File: src/pkg/gsr_pkg.sv
// Shared constants and types of the gas sensor report interface.
// Assumes a single 100 MHz clock domain.
`default_nettype none
package gsr_pkg;
  // ----------------------------------------------------------------
  // Clock and serial timing
  // ----------------------------------------------------------------
  localparam int CLK_HZ     = 100_000_000;
  localparam int BAUD       = 38400;
  localparam int BIT_CYCLES = CLK_HZ / BAUD;
  localparam logic [3:0] UART_BITS = 4'hA;  // Start, eight data, stop
  localparam logic [3:0] FRAME_LEN = 4'hB;
  // ----------------------------------------------------------------
  // Times in seconds; counted on a one-second tick
  // ----------------------------------------------------------------
  localparam int FRAME_S        = 3;
  localparam int SAMPLE_S       = 5;
  localparam int FIRST_SAMPLE_S = 1;
  localparam int DETECT_S       = 6;
  localparam int SEC_PER_DAY    = 86400;
  localparam int AUTO_FIRST_DAYS = 3;
  localparam int AUTO_PERIOD_DAYS = 30;
  localparam int AUTO_FIRST_S  = AUTO_FIRST_DAYS * SEC_PER_DAY;
  localparam int AUTO_PERIOD_S = AUTO_PERIOD_DAYS * SEC_PER_DAY;
  localparam int MAN_HOLD_S    = 10 * 60;
  localparam int MAN_LIMIT_S   = 18 * 60;
  // ----------------------------------------------------------------
  // Values and codes
  // ----------------------------------------------------------------
  localparam logic [12:0] PPM_MIN   = 13'h0190;  // 400
  localparam logic [12:0] PPM_MAX   = 13'h1388;  // 5000
  localparam logic [6:0]  TGT_ADDR  = 7'h31;
  localparam logic [7:0]  CMD_READ  = 8'h52;
  localparam logic [7:0]  CFG_BYTE  = 8'h08;
  localparam logic [7:0]  RSV_BYTE  = 8'h00;
  localparam logic [7:0]  CH_SPACE  = 8'h20;
  localparam logic [7:0]  CH_ZERO   = 8'h30;
  localparam logic [7:0]  CH_P      = 8'h70;
  localparam logic [7:0]  CH_M      = 8'h6D;
  localparam logic [7:0]  CH_CR     = 8'h0D;
  localparam logic [7:0]  CH_LF     = 8'h0A;
  localparam logic [2:0]  RES_LEN   = 3'h7;
  // ----------------------------------------------------------------
  // Types
  // ----------------------------------------------------------------
  typedef struct packed {
    logic        valid;
    logic [12:0] ppm;
  } gsr_sample_t;
  typedef enum logic [6:0] {
    I_IDLE = 7'h01, I_ADDR = 7'h02, I_ACKA = 7'h04, I_WR = 7'h08,
    I_ACKW = 7'h10, I_RD = 7'h20, I_RACK = 7'h40
  } gsr_i2c_state_t;
  typedef enum logic [2:0] {
    M_AUTO = 3'h1, M_HOLD = 3'h2, M_CAL = 3'h4
  } gsr_mode_t;
endpackage
`default_nettype wire

File: src/rtl/gsr_top.sv
// Report, two-wire target and recalibration control of the sensor.
// Assumes meas_ppm comes from logic on clk; pins are asynchronous.
// What this block does
// - Serial link 38400 baud, 8N1
// - Frame sent every 3 s, unrequested
// - Five digits, space, ppm, CR, LF
// - Two-wire target only, address 0x31
// - Address LSB: one read, zero write
// - Config byte, ppm word, four zeros
// - Sample refreshed every 5 s
// - Reported value clamped to 400..5000
// - Valid result within 6 s
// - Automatic recalibration mode after power-on
// - Auto recal at 3 days, then monthly
// - Manual recal ends within 18 min
`timescale 1ns/1ps
`default_nettype none
module gsr_top #(
  parameter int TICK_CYCLES = gsr_pkg::CLK_HZ
) (
  // Clock and reset
  input  wire logic        clk,
  input  wire logic        rst_b,
  // Measurement engine
  input  wire logic [12:0] meas_ppm,
  input  wire logic        cal_done,
  // Serial output
  output logic             txd,
  // Two-wire port
  input  wire logic        scl_i,
  input  wire logic        sda_i,
  output logic             sda_o,
  output logic             sda_oe,
  // Recalibration pins and status
  input  wire logic        auto_dim_recal,
  input  wire logic        manual_dim_recal_b,
  output logic             recal_auto_start,
  output logic             recal_man_start,
  output logic             recal_man_busy,
  output gsr_pkg::gsr_sample_t report
);
  // ----------------------------------------------------------------
  // Helpers
  // ----------------------------------------------------------------
  function automatic logic [39:0] to_ascii(input logic [12:0] v);
    logic [12:0] r;
    logic [39:0] s;
    r = v;
    s = '0;
    for (int i = 0; i < 5; i++) begin
      if (i != 0 && r == 13'h0000) begin
        s[i*8 +: 8] = gsr_pkg::CH_SPACE;
      end else begin
        s[i*8 +: 8] = gsr_pkg::CH_ZERO + 8'(r % 13'h000A);
      end
      r = r / 13'h000A;
    end
    return s;
  endfunction

  // ----------------------------------------------------------------
  // Synchronisers and one-second tick
  // ----------------------------------------------------------------
  logic [1:0] s_scl, s_sda, s_auto, s_man;
  logic       scl_d, sda_d;
  // Pins are asynchronous, two stages before use
  always_ff @(posedge clk) begin
    s_scl  <= {s_scl[0], scl_i};
    s_sda  <= {s_sda[0], sda_i};
    s_auto <= {s_auto[0], auto_dim_recal};
    s_man  <= {s_man[0], manual_dim_recal_b};
    scl_d  <= s_scl[1];
    sda_d  <= s_sda[1];
  end

  logic [26:0] tick_cnt;
  logic        tick;
  assign tick = (tick_cnt == 27'(TICK_CYCLES - 1));
  always_ff @(posedge clk) begin
    if (!rst_b || tick) begin
      tick_cnt <= '0;
    end else begin
      tick_cnt <= tick_cnt + 27'h1;
    end
  end

  // ----------------------------------------------------------------
  // Sampling
  // ----------------------------------------------------------------
  logic [2:0]  samp_cnt;
  logic [12:0] clamped;
  logic [39:0] digits;
  assign clamped = (meas_ppm < gsr_pkg::PPM_MIN) ? gsr_pkg::PPM_MIN :
                   (meas_ppm > gsr_pkg::PPM_MAX) ? gsr_pkg::PPM_MAX : meas_ppm;
  // First sample one second after reset, then every five
  always_ff @(posedge clk) begin
    if (!rst_b) begin
      samp_cnt <= 3'(gsr_pkg::SAMPLE_S - gsr_pkg::FIRST_SAMPLE_S);
      report   <= '{valid: 1'b0, ppm: gsr_pkg::PPM_MIN};
      digits   <= {5{gsr_pkg::CH_SPACE}};
    end else if (tick) begin
      if (samp_cnt == 3'(gsr_pkg::SAMPLE_S - 1)) begin
        samp_cnt <= '0;
        report   <= '{valid: 1'b1, ppm: clamped};
        digits   <= to_ascii(clamped);
      end else begin
        samp_cnt <= samp_cnt + 3'h1;
      end
    end
  end

  // ----------------------------------------------------------------
  // Serial frame transmitter
  // ----------------------------------------------------------------
  logic [1:0]  frame_cnt;
  logic        frame_go, tx_busy;
  logic [3:0]  tx_idx, tx_bit;
  logic [11:0] baud_cnt;
  logic [9:0]  tx_shift;
  logic [39:0] frame_dig;
  logic [7:0]  next_char;
  assign frame_go = tick && (frame_cnt == 2'(gsr_pkg::FRAME_S - 1));
  always_ff @(posedge clk) begin
    if (!rst_b || frame_go) begin
      frame_cnt <= '0;
    end else if (tick) begin
      frame_cnt <= frame_cnt + 2'h1;
    end
  end

  // Character at the next index, leading digit first
  always_comb begin
    case (tx_idx)
      4'h4:    next_char = gsr_pkg::CH_SPACE;
      4'h5:    next_char = gsr_pkg::CH_P;
      4'h6:    next_char = gsr_pkg::CH_P;
      4'h7:    next_char = gsr_pkg::CH_M;
      4'h8:    next_char = gsr_pkg::CH_CR;
      4'h9:    next_char = gsr_pkg::CH_LF;
      default: next_char = frame_dig[(3 - tx_idx[1:0])*8 +: 8];
    endcase
  end

  // Digits frozen at frame start so a new sample cannot tear it
  always_ff @(posedge clk) begin
    if (!rst_b) begin
      tx_busy  <= 1'b0;
      tx_idx   <= '0;
      tx_bit   <= '0;
      baud_cnt <= '0;
      tx_shift <= '1;
      frame_dig <= '0;
    end else if (frame_go && !tx_busy) begin
      tx_busy  <= 1'b1;
      tx_idx   <= '0;
      tx_bit   <= '0;
      baud_cnt <= '0;
      frame_dig <= digits;
      tx_shift <= {1'b1, digits[39:32], 1'b0};
    end else if (tx_busy) begin
      if (baud_cnt == 12'(gsr_pkg::BIT_CYCLES - 1)) begin
        baud_cnt <= '0;
        if (tx_bit == gsr_pkg::UART_BITS - 4'h1) begin
          tx_bit <= '0;
          // Index FRAME_LEN - 1 is the line feed, the last character
          if (tx_idx == gsr_pkg::FRAME_LEN - 4'h1) begin
            tx_busy <= 1'b0;
          end else begin
            tx_idx   <= tx_idx + 4'h1;
            tx_shift <= {1'b1, next_char, 1'b0};
          end
        end else begin
          tx_bit   <= tx_bit + 4'h1;
          tx_shift <= {1'b1, tx_shift[9:1]};
        end
      end else begin
        baud_cnt <= baud_cnt + 12'h1;
      end
    end
  end
  assign txd = tx_busy ? tx_shift[0] : 1'b1;

  // ----------------------------------------------------------------
  // Two-wire target
  // ----------------------------------------------------------------
  gsr_pkg::gsr_i2c_state_t ist;
  logic [3:0]  ibit;
  logic [7:0]  ishift, txb;
  logic [2:0]  ridx;
  logic        rw, nack, drv_low;
  logic [12:0] res_ppm;
  logic        scl_rise, scl_fall, i_start, i_stop;
  assign scl_rise = s_scl[1] && !scl_d;
  assign scl_fall = !s_scl[1] && scl_d;
  assign i_start  = s_scl[1] && scl_d && !s_sda[1] && sda_d;
  assign i_stop   = s_scl[1] && scl_d && s_sda[1] && !sda_d;

  // Result byte by index, ppm word high byte first
  function automatic logic [7:0] res_byte(input logic [2:0] i, input logic [12:0] p);
    case (i)
      3'h0:    return gsr_pkg::CFG_BYTE;
      3'h1:    return {3'b000, p[12:8]};
      3'h2:    return p[7:0];
      default: return gsr_pkg::RSV_BYTE;
    endcase
  endfunction
  // Next result byte as a net, so its top bit can be selected
  logic [7:0]  next_rb;
  assign next_rb = res_byte(ridx, res_ppm);

  // Open drain: only ever pulls low, never drives the clock
  always_ff @(posedge clk) begin
    if (!rst_b) begin
      ist     <= gsr_pkg::I_IDLE;
      ibit    <= '0;
      ishift  <= '0;
      txb     <= '0;
      ridx    <= '0;
      rw      <= 1'b0;
      nack    <= 1'b0;
      drv_low <= 1'b0;
      res_ppm <= gsr_pkg::PPM_MIN;
    end else if (i_start) begin
      ist     <= gsr_pkg::I_ADDR;
      ibit    <= '0;
      drv_low <= 1'b0;
    end else if (i_stop) begin
      ist     <= gsr_pkg::I_IDLE;
      drv_low <= 1'b0;
    end else if (scl_rise) begin
      if (ist == gsr_pkg::I_ADDR || ist == gsr_pkg::I_WR) begin
        ishift <= {ishift[6:0], s_sda[1]};
        ibit   <= ibit + 4'h1;
      end else if (ist == gsr_pkg::I_RD) begin
        ibit <= ibit + 4'h1;
      end else if (ist == gsr_pkg::I_RACK) begin
        nack <= s_sda[1];
      end
    end else if (scl_fall) begin
      case (ist)
        gsr_pkg::I_ADDR: if (ibit == 4'h8) begin
          if (ishift[7:1] == gsr_pkg::TGT_ADDR) begin
            ist     <= gsr_pkg::I_ACKA;
            rw      <= ishift[0];
            drv_low <= 1'b1;
          end else begin
            ist <= gsr_pkg::I_IDLE;
          end
        end
        gsr_pkg::I_ACKA, gsr_pkg::I_RACK: begin
          ibit <= '0;
          if (ist == gsr_pkg::I_ACKA && !rw) begin
            ist     <= gsr_pkg::I_WR;
            drv_low <= 1'b0;
          end else if (ist == gsr_pkg::I_RACK && nack) begin
            ist     <= gsr_pkg::I_IDLE;
            drv_low <= 1'b0;
          end else begin
            ist     <= gsr_pkg::I_RD;
            txb     <= next_rb;
            drv_low <= !next_rb[7];
            ridx    <= (ridx == gsr_pkg::RES_LEN) ? ridx : ridx + 3'h1;
          end
        end
        gsr_pkg::I_WR: if (ibit == 4'h8) begin
          ist     <= gsr_pkg::I_ACKW;
          drv_low <= 1'b1;
          if (ishift == gsr_pkg::CMD_READ) begin
            res_ppm <= report.ppm;
            ridx    <= '0;
          end
        end
        gsr_pkg::I_ACKW: begin
          ist     <= gsr_pkg::I_WR;
          ibit    <= '0;
          drv_low <= 1'b0;
        end
        gsr_pkg::I_RD: begin
          if (ibit == 4'h8) begin
            ist     <= gsr_pkg::I_RACK;
            drv_low <= 1'b0;
          end else begin
            drv_low <= !txb[3'(4'h7 - ibit)];
          end
        end
        default: drv_low <= 1'b0;
      endcase
    end
  end
  assign sda_o  = 1'b0;
  assign sda_oe = drv_low;

  // ----------------------------------------------------------------
  // Recalibration control
  // ----------------------------------------------------------------
  gsr_pkg::gsr_mode_t mode;
  logic [21:0] auto_cnt;
  logic [10:0] man_cnt;
  logic        auto_cond, man_cond;
  assign auto_cond = !s_auto[1] && s_man[1];
  assign man_cond  = s_auto[1] && !s_man[1];

  // Day counter runs from power-on in every mode
  always_ff @(posedge clk) begin
    if (!rst_b) begin
      auto_cnt         <= 22'(gsr_pkg::AUTO_FIRST_S - 1);
      recal_auto_start <= 1'b0;
    end else begin
      recal_auto_start <= 1'b0;
      if (tick) begin
        if (auto_cnt == '0) begin
          auto_cnt         <= 22'(gsr_pkg::AUTO_PERIOD_S - 1);
          recal_auto_start <= auto_cond && mode == gsr_pkg::M_AUTO;
        end else begin
          auto_cnt <= auto_cnt - 22'h1;
        end
      end
    end
  end

  // Manual hold is timed, then calibration is bounded
  always_ff @(posedge clk) begin
    if (!rst_b) begin
      mode            <= gsr_pkg::M_AUTO;
      man_cnt         <= '0;
      recal_man_start <= 1'b0;
    end else begin
      recal_man_start <= 1'b0;
      case (mode)
        gsr_pkg::M_AUTO: begin
          man_cnt <= '0;
          if (man_cond) begin
            mode <= gsr_pkg::M_HOLD;
          end
        end
        gsr_pkg::M_HOLD: begin
          if (!man_cond) begin
            mode <= gsr_pkg::M_AUTO;
          end else if (tick) begin
            if (man_cnt == 11'(gsr_pkg::MAN_HOLD_S - 1)) begin
              mode            <= gsr_pkg::M_CAL;
              man_cnt         <= '0;
              recal_man_start <= 1'b1;
            end else begin
              man_cnt <= man_cnt + 11'h1;
            end
          end
        end
        gsr_pkg::M_CAL: begin
          if (cal_done || (tick && man_cnt == 11'(gsr_pkg::MAN_LIMIT_S - 1))) begin
            mode <= gsr_pkg::M_AUTO;
          end else if (tick) begin
            man_cnt <= man_cnt + 11'h1;
          end
        end
        default: mode <= gsr_pkg::M_AUTO;
      endcase
    end
  end
  assign recal_man_busy = (mode == gsr_pkg::M_CAL);

  // ----------------------------------------------------------------
  // Assertions
  // ----------------------------------------------------------------
  property p_bit_stable;
    @(posedge clk) disable iff (!rst_b)
      (tx_busy && baud_cnt != '0) |-> $stable(txd);
  endproperty
  a_bit_stable: assert property (p_bit_stable) else $error("txd moved mid bit");

  property p_stop_high;
    @(posedge clk) disable iff (!rst_b)
      (tx_busy && tx_bit == 4'h9) |-> txd;
  endproperty
  a_stop_high: assert property (p_stop_high) else $error("stop bit low");

  property p_frame_on_tick;
    @(posedge clk) disable iff (!rst_b)
      $rose(tx_busy) |-> $past(frame_go);
  endproperty
  a_frame_on_tick: assert property (p_frame_on_tick) else $error("frame off schedule");

  property p_space_char;
    @(posedge clk) disable iff (!rst_b)
      (tx_busy && tx_idx == 4'h5 && tx_bit == '0 && baud_cnt == 12'h001)
        |-> tx_shift[8:1] == gsr_pkg::CH_SPACE;
  endproperty
  a_space_char: assert property (p_space_char) else $error("separator wrong");

  property p_target_only;
    @(posedge clk) disable iff (!rst_b)
      sda_oe |-> (ist inside {gsr_pkg::I_ACKA, gsr_pkg::I_ACKW, gsr_pkg::I_RD});
  endproperty
  a_target_only: assert property (p_target_only) else $error("sda driven idle");

  property p_addr_match;
    @(posedge clk) disable iff (!rst_b)
      ($past(ist) == gsr_pkg::I_ADDR && ist == gsr_pkg::I_ACKA)
        |-> $past(ishift[7:1]) == gsr_pkg::TGT_ADDR && rw == $past(ishift[0]);
  endproperty
  a_addr_match: assert property (p_addr_match) else $error("bad address acked");

  property p_reserved_zero;
    @(posedge clk) disable iff (!rst_b)
      (ist == gsr_pkg::I_RD && ridx > 3'h3) |-> txb == gsr_pkg::RSV_BYTE;
  endproperty
  a_reserved_zero: assert property (p_reserved_zero) else $error("reserved not zero");

  property p_span;
    @(posedge clk) disable iff (!rst_b)
      report.ppm >= gsr_pkg::PPM_MIN && report.ppm <= gsr_pkg::PPM_MAX;
  endproperty
  a_span: assert property (p_span) else $error("ppm out of span");

  property p_auto_cond;
    @(posedge clk) disable iff (!rst_b)
      recal_auto_start |-> $past(auto_cond) && $past(auto_cnt) == '0;
  endproperty
  a_auto_cond: assert property (p_auto_cond) else $error("auto recal wrongly");

  property p_reset_mode;
    @(posedge clk) !rst_b |=> mode == gsr_pkg::M_AUTO && !report.valid;
  endproperty
  a_reset_mode: assert property (p_reset_mode) else $error("reset state wrong");
endmodule
`default_nettype wire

==================================================

GOAL OF THE EXERCISE
Print, please, the lines from the first line of the material through the line that contains "localparam int BIT_CYCLES = CLK_HZ / BAUD;", exactly as written and with nothing added.

EXERCISE RESULT
File: src/pkg/gsr_pkg.sv
// Shared constants and types of the gas sensor report interface.
// Assumes a single 100 MHz clock domain.
`default_nettype none
package gsr_pkg;
  // ----------------------------------------------------------------
  // Clock and serial timing
  // ----------------------------------------------------------------
  localparam int CLK_HZ     = 100_000_000;
  localparam int BAUD       = 38400;
  localparam int BIT_CYCLES = CLK_HZ / BAUD;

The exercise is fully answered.